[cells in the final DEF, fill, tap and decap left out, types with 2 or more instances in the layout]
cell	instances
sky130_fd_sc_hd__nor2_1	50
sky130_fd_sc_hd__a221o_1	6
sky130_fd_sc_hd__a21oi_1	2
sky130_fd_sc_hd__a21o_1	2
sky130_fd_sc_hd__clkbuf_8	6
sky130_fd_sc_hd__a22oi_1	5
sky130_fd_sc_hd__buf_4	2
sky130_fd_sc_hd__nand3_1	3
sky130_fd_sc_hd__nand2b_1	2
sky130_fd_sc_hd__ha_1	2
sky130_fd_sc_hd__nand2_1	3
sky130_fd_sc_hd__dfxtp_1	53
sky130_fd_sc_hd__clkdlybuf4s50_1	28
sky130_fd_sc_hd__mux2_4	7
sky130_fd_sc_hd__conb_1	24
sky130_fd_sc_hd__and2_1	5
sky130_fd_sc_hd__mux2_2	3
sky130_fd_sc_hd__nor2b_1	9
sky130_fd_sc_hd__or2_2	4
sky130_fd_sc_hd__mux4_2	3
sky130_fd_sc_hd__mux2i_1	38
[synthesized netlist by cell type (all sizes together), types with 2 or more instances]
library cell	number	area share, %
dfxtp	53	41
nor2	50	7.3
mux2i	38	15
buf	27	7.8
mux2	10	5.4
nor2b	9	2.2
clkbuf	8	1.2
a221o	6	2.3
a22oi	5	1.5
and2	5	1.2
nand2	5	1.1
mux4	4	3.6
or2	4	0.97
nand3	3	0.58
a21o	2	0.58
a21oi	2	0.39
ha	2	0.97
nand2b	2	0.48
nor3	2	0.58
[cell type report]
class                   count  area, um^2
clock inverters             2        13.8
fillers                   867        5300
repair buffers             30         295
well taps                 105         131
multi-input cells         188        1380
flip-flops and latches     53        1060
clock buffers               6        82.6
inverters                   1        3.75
## config.mk

```make
export PLATFORM = sky130hd
export DESIGN_NAME = adder_share_seq_flat
export DESIGN_NICKNAME = d
export VERILOG_FILES = /design/src/rtl/adder_share_seq_pkg.sv /design/src/rtl/adder_share_seq_if.sv /design/src/rtl/adder_share_seq_rr_arb2.sv /design/src/rtl/adder_share_seq.sv /design/src/flat_wrapper.sv
export SDC_FILE = /design/constraint.sdc
export NUM_CORES = 1
export LEC_CHECK = 0
export ABC_CLOCK_PERIOD_IN_PS = 2500
export CORE_AREA = 2 2 109 111
export DETAILED_ROUTE_END_ITERATION = 8
export DIE_AREA = 0 0 111 113
export PLACE_DENSITY = 0.67
export RECOVER_POWER = 25
export SLEW_MARGIN = 20
export SYNTH_ARGS = -nofsm -noshare
export SYNTH_HDL_FRONTEND = slang
export SYNTH_SLANG_ARGS = --single-unit
```

## constraint.sdc

```tcl
create_clock -name clk -period 2.5 [get_ports clk]
set_clock_uncertainty 0.05 [all_clocks]
set_input_delay 0.25 -clock clk [delete_from_list [all_inputs] [get_ports clk]]
set_output_delay 0.25 -clock clk [all_outputs]
set_load 0.02 [all_outputs]
```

========================

→ **Exercise prompt**
Output the full listing above word for word.

→ **Answer for this exercise**
[cells in the final DEF, fill, tap and decap left out, types with 2 or more instances in the layout]
cell	instances
sky130_fd_sc_hd__nor2_1	50
sky130_fd_sc_hd__a221o_1	6
sky130_fd_sc_hd__a21oi_1	2
sky130_fd_sc_hd__a21o_1	2
sky130_fd_sc_hd__clkbuf_8	6
sky130_fd_sc_hd__a22oi_1	5
sky130_fd_sc_hd__buf_4	2
sky130_fd_sc_hd__nand3_1	3
sky130_fd_sc_hd__nand2b_1	2
sky130_fd_sc_hd__ha_1	2
sky130_fd_sc_hd__nand2_1	3
sky130_fd_sc_hd__dfxtp_1	53
sky130_fd_sc_hd__clkdlybuf4s50_1	28
sky130_fd_sc_hd__mux2_4	7
sky130_fd_sc_hd__conb_1	24
sky130_fd_sc_hd__and2_1	5
sky130_fd_sc_hd__mux2_2	3
sky130_fd_sc_hd__nor2b_1	9
sky130_fd_sc_hd__or2_2	4
sky130_fd_sc_hd__mux4_2	3
sky130_fd_sc_hd__mux2i_1	38
[synthesized netlist by cell type (all sizes together), types with 2 or more instances]
library cell	number	area share, %
dfxtp	53	41
nor2	50	7.3
mux2i	38	15
buf	27	7.8
mux2	10	5.4
nor2b	9	2.2
clkbuf	8	1.2
a221o	6	2.3
a22oi	5	1.5
and2	5	1.2
nand2	5	1.1
mux4	4	3.6
or2	4	0.97
nand3	3	0.58
a21o	2	0.58
a21oi	2	0.39
ha	2	0.97
nand2b	2	0.48
nor3	2	0.58
[cell type report]
class                   count  area, um^2
clock inverters             2        13.8
fillers                   867        5300
repair buffers             30         295
well taps                 105         131
multi-input cells         188        1380
flip-flops and latches     53        1060
clock buffers               6        82.6
inverters                   1        3.75
## config.mk

```make
export PLATFORM = sky130hd
export DESIGN_NAME = adder_share_seq_flat
export DESIGN_NICKNAME = d
export VERILOG_FILES = /design/src/rtl/adder_share_seq_pkg.sv /design/src/rtl/adder_share_seq_if.sv /design/src/rtl/adder_share_seq_rr_arb2.sv /design/src/rtl/adder_share_seq.sv /design/src/flat_wrapper.sv
export SDC_FILE = /design/constraint.sdc
export NUM_CORES = 1
export LEC_CHECK = 0
export ABC_CLOCK_PERIOD_IN_PS = 2500
export CORE_AREA = 2 2 109 111
export DETAILED_ROUTE_END_ITERATION = 8
export DIE_AREA = 0 0 111 113
export PLACE_DENSITY = 0.67
export RECOVER_POWER = 25
export SLEW_MARGIN = 20
export SYNTH_ARGS = -nofsm -noshare
export SYNTH_HDL_FRONTEND = slang
export SYNTH_SLANG_ARGS = --single-unit
```

## constraint.sdc

```tcl
create_clock -name clk -period 2.5 [get_ports clk]
set_clock_uncertainty 0.05 [all_clocks]
set_input_delay 0.25 -clock clk [delete_from_list [all_inputs] [get_ports clk]]
set_output_delay 0.25 -clock clk [all_outputs]
set_load 0.02 [all_outputs]
```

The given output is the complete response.